**ACTIVITY:**
From the data underneath, reproduce exactly the stretch that begins at the line with "## run 2: final timing paths" and ends after the line with "export DESIGN_NAME = sprite_draw_sched_flat".

**Source data:**
━━━━━━━━━━━━━━━━

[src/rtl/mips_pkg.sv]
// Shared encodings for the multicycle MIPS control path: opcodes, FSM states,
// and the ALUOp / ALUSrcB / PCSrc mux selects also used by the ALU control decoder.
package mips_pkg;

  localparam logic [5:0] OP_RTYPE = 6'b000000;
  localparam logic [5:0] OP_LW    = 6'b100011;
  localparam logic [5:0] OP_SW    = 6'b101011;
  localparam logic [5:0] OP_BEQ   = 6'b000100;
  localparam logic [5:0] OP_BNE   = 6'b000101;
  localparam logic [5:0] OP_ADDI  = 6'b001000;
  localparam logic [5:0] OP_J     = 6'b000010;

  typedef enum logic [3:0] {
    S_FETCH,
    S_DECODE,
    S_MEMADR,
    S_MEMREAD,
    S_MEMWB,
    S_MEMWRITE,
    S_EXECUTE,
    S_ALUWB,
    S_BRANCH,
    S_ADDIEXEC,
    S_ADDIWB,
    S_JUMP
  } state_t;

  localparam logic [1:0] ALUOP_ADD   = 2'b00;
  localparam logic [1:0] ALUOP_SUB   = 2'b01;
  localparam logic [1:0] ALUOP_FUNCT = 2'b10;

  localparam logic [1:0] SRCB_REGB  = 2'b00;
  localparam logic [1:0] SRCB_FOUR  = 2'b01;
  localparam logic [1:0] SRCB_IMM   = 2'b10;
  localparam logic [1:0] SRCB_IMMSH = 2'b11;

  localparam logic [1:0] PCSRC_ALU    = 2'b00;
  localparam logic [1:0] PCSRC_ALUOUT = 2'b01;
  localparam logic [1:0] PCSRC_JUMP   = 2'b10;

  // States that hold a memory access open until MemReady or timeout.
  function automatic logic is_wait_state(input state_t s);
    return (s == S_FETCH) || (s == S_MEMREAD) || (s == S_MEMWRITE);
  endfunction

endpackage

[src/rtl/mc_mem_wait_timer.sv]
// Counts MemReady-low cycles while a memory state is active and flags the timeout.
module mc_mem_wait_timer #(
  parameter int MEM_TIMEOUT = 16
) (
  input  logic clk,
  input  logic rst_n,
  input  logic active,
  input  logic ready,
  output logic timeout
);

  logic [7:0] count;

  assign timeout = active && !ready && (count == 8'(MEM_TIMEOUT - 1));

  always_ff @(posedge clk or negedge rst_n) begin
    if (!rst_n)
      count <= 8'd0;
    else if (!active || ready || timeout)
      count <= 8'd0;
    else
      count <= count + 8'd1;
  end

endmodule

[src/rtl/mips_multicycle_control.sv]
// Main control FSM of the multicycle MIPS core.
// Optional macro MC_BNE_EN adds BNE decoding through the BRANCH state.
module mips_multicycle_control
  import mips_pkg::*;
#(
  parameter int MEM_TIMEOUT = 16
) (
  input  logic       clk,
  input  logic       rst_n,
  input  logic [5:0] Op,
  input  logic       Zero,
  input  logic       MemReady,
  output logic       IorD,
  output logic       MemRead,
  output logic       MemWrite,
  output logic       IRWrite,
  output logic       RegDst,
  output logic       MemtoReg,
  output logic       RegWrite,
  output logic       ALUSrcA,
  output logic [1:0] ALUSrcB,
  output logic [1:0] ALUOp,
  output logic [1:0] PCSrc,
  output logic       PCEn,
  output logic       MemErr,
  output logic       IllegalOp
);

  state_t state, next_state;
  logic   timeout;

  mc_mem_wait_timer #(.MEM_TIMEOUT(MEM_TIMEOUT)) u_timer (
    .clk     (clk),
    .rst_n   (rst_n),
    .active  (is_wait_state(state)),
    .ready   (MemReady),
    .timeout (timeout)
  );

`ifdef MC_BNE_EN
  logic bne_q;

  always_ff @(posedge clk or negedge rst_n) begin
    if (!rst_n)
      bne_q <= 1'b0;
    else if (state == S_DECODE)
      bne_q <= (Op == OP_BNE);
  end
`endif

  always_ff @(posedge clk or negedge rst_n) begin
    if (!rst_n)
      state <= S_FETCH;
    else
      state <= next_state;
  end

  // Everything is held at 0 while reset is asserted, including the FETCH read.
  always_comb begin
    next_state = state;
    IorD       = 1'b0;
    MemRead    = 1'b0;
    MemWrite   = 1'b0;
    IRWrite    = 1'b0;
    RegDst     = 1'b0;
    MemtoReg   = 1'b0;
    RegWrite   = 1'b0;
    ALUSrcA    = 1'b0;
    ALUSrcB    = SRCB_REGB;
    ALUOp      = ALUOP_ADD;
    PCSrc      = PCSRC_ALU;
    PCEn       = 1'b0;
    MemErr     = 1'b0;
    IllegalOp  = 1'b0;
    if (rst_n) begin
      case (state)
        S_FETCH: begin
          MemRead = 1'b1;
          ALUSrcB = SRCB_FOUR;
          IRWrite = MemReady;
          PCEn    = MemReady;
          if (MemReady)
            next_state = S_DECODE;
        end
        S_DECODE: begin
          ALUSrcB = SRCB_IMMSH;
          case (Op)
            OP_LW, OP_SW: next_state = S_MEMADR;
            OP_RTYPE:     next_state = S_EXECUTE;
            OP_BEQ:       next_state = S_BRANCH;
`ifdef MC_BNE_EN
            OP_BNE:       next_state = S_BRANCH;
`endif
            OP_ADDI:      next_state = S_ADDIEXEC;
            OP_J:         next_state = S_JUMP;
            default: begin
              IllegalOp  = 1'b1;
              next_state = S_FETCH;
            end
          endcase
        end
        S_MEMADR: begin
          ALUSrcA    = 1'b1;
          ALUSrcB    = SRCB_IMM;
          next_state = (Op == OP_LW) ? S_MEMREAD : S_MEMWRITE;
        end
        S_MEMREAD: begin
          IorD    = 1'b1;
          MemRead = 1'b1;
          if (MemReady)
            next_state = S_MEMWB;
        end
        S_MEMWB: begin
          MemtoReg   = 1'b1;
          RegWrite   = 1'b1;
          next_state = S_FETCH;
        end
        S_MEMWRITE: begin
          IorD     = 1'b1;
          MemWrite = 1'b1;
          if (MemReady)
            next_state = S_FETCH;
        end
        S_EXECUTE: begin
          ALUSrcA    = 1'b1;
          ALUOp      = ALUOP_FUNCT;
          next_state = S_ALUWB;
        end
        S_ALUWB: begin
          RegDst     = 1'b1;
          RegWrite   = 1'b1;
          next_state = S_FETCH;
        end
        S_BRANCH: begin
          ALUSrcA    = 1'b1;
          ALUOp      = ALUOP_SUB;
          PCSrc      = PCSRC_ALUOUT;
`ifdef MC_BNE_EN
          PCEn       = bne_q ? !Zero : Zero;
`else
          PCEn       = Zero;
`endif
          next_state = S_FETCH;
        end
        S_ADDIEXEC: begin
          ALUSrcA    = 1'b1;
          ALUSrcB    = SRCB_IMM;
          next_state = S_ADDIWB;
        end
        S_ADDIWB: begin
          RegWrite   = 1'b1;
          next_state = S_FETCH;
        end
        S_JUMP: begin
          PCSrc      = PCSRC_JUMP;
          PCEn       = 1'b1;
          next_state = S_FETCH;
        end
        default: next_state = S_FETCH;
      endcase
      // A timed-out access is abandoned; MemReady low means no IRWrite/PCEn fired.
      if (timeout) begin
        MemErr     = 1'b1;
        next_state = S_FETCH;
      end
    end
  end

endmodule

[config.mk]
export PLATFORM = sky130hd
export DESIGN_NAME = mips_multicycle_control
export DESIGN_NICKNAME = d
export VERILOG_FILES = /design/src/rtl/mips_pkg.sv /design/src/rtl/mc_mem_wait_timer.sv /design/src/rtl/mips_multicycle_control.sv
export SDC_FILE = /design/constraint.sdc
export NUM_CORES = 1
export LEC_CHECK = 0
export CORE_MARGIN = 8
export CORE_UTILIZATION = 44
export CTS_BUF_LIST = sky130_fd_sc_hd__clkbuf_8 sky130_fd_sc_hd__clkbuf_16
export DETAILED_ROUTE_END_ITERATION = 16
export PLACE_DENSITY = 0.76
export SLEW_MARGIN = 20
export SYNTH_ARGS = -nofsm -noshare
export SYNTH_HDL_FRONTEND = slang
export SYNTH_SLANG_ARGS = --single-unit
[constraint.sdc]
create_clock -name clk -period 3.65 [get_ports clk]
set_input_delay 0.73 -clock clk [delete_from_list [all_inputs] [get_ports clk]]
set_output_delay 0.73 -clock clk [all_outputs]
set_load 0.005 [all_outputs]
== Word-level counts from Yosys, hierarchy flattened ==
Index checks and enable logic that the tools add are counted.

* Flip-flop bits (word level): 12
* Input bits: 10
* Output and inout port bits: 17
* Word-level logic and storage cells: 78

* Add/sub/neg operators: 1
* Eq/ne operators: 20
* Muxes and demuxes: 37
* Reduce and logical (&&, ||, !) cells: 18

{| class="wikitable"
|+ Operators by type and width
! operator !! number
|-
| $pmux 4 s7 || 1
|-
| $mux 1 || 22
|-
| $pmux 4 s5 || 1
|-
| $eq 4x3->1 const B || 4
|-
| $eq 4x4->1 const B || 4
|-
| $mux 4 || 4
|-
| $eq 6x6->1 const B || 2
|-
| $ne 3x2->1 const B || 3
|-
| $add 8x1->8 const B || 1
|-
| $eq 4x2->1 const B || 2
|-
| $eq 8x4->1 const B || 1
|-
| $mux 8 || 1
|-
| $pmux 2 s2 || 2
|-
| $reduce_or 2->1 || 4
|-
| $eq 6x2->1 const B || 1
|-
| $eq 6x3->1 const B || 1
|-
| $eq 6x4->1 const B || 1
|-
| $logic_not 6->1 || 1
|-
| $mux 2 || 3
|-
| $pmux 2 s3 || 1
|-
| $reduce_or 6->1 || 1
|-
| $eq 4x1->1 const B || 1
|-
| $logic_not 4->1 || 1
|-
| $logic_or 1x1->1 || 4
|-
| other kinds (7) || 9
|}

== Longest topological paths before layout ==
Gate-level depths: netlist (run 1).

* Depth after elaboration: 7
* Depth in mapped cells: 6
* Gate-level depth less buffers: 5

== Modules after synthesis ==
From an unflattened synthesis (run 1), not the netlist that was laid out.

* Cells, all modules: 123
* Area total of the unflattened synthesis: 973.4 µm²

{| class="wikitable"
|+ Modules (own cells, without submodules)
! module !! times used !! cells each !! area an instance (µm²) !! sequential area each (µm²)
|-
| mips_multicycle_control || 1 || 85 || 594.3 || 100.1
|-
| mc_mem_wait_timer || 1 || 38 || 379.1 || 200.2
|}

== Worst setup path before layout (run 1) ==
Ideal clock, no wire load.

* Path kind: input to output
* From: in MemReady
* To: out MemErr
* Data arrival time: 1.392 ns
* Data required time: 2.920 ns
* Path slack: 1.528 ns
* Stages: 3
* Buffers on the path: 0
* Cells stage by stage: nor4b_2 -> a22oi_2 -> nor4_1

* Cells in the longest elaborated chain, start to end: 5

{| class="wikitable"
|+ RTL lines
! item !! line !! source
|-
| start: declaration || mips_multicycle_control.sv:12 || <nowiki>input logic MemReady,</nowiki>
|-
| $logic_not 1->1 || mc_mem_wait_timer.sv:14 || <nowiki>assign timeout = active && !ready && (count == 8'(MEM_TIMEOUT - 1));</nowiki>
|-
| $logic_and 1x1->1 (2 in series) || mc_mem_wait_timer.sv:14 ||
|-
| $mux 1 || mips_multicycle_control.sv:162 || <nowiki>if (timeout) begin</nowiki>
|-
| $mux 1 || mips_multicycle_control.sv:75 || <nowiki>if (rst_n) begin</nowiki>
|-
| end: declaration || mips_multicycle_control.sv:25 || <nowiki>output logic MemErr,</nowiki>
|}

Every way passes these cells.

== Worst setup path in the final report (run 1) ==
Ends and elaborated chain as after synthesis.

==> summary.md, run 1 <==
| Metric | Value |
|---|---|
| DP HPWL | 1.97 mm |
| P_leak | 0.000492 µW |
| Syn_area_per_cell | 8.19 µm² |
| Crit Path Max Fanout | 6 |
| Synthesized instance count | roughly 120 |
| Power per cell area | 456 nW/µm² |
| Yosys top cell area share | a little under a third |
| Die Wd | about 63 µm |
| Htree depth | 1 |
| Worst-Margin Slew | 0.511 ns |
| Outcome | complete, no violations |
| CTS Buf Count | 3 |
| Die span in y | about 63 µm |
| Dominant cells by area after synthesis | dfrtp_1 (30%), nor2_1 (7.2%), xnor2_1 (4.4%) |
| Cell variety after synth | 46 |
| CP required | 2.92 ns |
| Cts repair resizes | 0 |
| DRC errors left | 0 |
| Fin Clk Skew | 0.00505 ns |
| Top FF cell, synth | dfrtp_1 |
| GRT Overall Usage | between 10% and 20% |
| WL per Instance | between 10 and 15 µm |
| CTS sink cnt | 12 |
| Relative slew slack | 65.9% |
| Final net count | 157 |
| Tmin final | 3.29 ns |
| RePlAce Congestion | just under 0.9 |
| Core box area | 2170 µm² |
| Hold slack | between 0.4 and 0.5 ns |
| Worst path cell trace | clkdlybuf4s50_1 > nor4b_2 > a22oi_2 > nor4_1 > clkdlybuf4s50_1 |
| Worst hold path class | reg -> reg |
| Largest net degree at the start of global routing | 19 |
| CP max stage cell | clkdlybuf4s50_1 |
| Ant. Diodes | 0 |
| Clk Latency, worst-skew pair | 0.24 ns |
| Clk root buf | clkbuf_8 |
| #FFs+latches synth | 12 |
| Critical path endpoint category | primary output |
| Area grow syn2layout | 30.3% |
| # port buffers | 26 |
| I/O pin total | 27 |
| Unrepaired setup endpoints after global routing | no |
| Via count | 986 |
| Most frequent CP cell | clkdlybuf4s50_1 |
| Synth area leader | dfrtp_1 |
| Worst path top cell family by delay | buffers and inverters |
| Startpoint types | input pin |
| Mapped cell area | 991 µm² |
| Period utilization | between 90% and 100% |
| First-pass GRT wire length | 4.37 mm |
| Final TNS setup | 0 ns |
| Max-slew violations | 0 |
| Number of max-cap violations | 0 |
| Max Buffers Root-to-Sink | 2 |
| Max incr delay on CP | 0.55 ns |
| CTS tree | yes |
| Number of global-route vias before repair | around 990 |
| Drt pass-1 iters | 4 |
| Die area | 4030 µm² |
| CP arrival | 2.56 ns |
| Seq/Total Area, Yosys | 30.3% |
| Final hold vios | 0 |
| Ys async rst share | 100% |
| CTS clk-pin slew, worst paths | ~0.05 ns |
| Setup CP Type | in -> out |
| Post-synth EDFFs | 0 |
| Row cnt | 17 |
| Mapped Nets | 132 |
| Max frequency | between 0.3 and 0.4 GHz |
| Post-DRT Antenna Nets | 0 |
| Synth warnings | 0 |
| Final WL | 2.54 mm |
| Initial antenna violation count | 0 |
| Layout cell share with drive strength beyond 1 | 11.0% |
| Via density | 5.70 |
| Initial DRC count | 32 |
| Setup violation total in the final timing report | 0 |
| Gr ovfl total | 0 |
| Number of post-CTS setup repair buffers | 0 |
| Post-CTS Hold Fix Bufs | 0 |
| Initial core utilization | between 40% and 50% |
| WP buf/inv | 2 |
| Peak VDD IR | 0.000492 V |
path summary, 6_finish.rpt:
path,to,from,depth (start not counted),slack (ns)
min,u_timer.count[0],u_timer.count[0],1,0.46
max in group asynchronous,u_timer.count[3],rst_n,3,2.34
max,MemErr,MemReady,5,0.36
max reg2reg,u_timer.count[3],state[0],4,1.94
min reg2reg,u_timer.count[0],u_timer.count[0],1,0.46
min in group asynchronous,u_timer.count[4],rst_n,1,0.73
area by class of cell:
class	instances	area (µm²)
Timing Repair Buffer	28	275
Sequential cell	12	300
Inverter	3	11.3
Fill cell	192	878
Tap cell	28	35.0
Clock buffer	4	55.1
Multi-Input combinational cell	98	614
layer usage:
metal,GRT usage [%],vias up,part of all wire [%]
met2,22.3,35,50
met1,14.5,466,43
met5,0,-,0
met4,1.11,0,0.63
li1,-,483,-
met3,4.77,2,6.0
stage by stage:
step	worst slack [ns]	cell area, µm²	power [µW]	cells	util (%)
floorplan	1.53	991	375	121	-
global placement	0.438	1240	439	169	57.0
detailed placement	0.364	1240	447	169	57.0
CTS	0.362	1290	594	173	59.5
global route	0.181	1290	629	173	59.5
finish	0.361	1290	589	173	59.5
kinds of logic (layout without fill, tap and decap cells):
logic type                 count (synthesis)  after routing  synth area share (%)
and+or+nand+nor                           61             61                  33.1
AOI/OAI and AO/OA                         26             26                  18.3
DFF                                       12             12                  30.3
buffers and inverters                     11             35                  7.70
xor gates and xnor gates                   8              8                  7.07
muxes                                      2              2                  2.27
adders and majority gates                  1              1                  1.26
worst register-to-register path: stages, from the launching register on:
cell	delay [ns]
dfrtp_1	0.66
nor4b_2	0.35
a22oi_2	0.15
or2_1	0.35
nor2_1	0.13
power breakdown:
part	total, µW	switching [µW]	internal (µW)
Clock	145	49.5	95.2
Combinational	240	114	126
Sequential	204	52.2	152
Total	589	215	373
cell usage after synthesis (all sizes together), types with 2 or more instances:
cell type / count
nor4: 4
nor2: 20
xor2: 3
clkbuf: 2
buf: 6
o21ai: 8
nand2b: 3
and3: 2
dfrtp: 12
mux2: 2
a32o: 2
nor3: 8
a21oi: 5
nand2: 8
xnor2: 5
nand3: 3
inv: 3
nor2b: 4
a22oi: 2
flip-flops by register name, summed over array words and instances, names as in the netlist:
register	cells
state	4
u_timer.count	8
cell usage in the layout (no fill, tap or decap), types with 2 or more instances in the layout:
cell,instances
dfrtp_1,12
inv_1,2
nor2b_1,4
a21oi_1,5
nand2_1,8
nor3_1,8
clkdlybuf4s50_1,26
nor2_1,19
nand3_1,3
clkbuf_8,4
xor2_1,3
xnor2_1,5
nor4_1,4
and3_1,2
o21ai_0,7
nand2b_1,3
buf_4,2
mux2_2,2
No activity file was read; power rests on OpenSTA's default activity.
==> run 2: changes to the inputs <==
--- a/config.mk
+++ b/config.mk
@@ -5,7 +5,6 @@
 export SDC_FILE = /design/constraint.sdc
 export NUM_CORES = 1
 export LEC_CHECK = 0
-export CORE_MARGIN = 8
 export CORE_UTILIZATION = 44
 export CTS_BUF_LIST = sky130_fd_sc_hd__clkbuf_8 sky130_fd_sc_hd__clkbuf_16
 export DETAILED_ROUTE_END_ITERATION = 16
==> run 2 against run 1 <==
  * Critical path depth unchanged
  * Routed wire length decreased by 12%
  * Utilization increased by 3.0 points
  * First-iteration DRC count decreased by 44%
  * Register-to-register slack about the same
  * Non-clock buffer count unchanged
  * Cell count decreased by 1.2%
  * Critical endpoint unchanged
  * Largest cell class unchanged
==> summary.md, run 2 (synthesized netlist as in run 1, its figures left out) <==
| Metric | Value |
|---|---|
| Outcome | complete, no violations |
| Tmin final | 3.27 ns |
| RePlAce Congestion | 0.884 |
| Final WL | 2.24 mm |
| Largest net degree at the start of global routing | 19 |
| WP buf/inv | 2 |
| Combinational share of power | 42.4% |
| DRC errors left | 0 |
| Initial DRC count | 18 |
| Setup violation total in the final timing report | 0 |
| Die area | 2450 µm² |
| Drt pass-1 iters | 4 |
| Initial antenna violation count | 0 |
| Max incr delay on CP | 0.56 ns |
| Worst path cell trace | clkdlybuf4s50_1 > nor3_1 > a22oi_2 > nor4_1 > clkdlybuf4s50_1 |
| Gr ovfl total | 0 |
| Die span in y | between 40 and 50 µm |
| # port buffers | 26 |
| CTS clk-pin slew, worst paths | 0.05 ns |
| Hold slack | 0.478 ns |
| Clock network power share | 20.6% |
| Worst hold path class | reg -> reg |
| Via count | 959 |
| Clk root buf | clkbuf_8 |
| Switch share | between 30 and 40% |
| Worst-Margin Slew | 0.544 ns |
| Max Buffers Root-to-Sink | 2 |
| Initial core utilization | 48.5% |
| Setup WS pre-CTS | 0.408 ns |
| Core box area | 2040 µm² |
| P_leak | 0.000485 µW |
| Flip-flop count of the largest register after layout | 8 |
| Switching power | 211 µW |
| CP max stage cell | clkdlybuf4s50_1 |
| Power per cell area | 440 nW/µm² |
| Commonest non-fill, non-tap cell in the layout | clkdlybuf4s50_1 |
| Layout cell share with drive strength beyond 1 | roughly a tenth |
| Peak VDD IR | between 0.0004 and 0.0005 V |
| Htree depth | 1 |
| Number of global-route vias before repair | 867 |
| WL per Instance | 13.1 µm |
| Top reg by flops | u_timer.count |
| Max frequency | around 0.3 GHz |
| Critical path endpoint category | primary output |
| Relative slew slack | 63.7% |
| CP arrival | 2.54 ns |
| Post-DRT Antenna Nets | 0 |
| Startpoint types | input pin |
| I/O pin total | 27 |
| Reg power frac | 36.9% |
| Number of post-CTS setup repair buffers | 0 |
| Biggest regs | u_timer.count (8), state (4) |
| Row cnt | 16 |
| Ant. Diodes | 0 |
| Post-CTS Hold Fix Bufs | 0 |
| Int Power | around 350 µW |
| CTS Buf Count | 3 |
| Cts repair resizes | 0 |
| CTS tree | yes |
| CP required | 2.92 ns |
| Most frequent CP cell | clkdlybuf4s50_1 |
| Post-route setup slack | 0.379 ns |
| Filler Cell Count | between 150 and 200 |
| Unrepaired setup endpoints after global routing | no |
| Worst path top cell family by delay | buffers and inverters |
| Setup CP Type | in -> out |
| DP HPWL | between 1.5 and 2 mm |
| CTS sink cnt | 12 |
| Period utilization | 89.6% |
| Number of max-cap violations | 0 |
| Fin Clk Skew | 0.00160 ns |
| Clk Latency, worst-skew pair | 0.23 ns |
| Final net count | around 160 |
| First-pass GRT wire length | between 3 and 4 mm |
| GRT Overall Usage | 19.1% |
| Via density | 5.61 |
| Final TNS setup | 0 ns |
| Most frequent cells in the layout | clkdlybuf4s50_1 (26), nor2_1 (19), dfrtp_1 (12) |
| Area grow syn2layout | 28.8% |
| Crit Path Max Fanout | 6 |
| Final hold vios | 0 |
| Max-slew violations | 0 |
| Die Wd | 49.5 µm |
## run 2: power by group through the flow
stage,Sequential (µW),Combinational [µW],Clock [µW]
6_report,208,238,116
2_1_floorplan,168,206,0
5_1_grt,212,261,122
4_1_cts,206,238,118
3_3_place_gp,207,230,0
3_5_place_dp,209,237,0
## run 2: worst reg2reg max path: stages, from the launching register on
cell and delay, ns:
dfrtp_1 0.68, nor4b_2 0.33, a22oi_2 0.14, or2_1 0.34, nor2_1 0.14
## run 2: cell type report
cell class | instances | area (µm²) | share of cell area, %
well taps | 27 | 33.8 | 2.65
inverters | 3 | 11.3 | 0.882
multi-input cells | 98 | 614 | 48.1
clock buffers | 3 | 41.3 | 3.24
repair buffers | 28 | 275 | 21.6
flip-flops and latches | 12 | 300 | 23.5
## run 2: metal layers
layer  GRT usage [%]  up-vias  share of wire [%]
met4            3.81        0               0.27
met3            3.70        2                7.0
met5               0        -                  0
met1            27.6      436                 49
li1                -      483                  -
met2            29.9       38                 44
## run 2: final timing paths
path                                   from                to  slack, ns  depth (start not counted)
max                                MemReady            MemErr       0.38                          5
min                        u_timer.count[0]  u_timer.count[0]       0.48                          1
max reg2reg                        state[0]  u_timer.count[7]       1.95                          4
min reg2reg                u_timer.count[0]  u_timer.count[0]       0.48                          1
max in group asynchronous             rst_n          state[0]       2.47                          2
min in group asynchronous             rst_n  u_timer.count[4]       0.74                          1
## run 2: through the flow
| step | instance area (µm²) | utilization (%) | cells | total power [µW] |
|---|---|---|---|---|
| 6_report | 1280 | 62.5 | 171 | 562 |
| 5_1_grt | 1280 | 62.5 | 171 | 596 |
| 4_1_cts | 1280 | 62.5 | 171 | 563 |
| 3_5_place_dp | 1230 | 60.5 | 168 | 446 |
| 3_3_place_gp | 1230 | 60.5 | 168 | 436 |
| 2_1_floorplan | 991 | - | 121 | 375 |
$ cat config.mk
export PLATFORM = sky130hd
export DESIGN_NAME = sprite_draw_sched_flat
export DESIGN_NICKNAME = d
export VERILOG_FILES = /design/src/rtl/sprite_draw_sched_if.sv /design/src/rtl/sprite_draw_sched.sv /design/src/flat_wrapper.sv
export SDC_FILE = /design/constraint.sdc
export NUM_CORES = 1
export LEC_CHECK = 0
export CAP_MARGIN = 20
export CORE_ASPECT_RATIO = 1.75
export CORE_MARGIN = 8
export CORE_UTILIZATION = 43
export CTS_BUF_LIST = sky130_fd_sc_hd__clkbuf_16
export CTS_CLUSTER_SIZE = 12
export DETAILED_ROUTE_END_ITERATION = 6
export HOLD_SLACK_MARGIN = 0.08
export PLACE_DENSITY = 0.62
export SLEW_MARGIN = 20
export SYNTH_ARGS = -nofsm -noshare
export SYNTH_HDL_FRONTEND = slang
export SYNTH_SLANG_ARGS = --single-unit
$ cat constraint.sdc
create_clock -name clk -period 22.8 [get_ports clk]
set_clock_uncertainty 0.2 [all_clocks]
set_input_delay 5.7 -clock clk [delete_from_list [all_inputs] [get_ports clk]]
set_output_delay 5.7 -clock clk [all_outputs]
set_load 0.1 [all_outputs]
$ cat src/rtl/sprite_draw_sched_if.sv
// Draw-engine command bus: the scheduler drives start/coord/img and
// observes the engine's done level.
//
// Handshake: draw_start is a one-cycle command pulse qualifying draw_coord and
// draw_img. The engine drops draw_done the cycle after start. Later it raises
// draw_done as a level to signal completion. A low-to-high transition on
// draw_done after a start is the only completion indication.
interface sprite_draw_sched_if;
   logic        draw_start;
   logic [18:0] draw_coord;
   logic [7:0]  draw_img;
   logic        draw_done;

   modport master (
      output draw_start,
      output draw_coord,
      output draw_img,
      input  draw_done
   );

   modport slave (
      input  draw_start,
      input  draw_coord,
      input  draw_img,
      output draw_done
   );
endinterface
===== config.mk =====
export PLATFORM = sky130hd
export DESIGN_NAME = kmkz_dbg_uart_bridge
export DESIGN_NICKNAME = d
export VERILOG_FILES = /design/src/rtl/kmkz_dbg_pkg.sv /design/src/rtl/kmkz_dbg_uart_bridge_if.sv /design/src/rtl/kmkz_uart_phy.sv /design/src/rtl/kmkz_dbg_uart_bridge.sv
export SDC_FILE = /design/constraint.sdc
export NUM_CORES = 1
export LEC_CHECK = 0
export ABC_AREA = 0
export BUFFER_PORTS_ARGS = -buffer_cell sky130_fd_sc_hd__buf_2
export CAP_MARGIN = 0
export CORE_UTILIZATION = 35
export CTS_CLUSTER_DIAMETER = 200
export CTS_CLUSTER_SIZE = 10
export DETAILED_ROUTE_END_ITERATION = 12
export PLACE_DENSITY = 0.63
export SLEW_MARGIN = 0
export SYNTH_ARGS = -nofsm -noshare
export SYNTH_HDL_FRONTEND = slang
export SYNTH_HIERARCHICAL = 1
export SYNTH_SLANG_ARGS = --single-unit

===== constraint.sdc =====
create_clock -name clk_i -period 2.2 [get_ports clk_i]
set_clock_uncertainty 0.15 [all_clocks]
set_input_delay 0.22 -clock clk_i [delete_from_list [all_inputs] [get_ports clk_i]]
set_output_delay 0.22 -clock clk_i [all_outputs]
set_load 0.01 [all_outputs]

━━━━━━━━━━━━━━━━

**SOLVED PROBLEM:**
## run 2: final timing paths
path                                   from                to  slack, ns  depth (start not counted)
max                                MemReady            MemErr       0.38                          5
min                        u_timer.count[0]  u_timer.count[0]       0.48                          1
max reg2reg                        state[0]  u_timer.count[7]       1.95                          4
min reg2reg                u_timer.count[0]  u_timer.count[0]       0.48                          1
max in group asynchronous             rst_n          state[0]       2.47                          2
min in group asynchronous             rst_n  u_timer.count[4]       0.74                          1
## run 2: through the flow
| step | instance area (µm²) | utilization (%) | cells | total power [µW] |
|---|---|---|---|---|
| 6_report | 1280 | 62.5 | 171 | 562 |
| 5_1_grt | 1280 | 62.5 | 171 | 596 |
| 4_1_cts | 1280 | 62.5 | 171 | 563 |
| 3_5_place_dp | 1230 | 60.5 | 168 | 446 |
| 3_3_place_gp | 1230 | 60.5 | 168 | 436 |
| 2_1_floorplan | 991 | - | 121 | 375 |
$ cat config.mk
export PLATFORM = sky130hd
export DESIGN_NAME = sprite_draw_sched_flat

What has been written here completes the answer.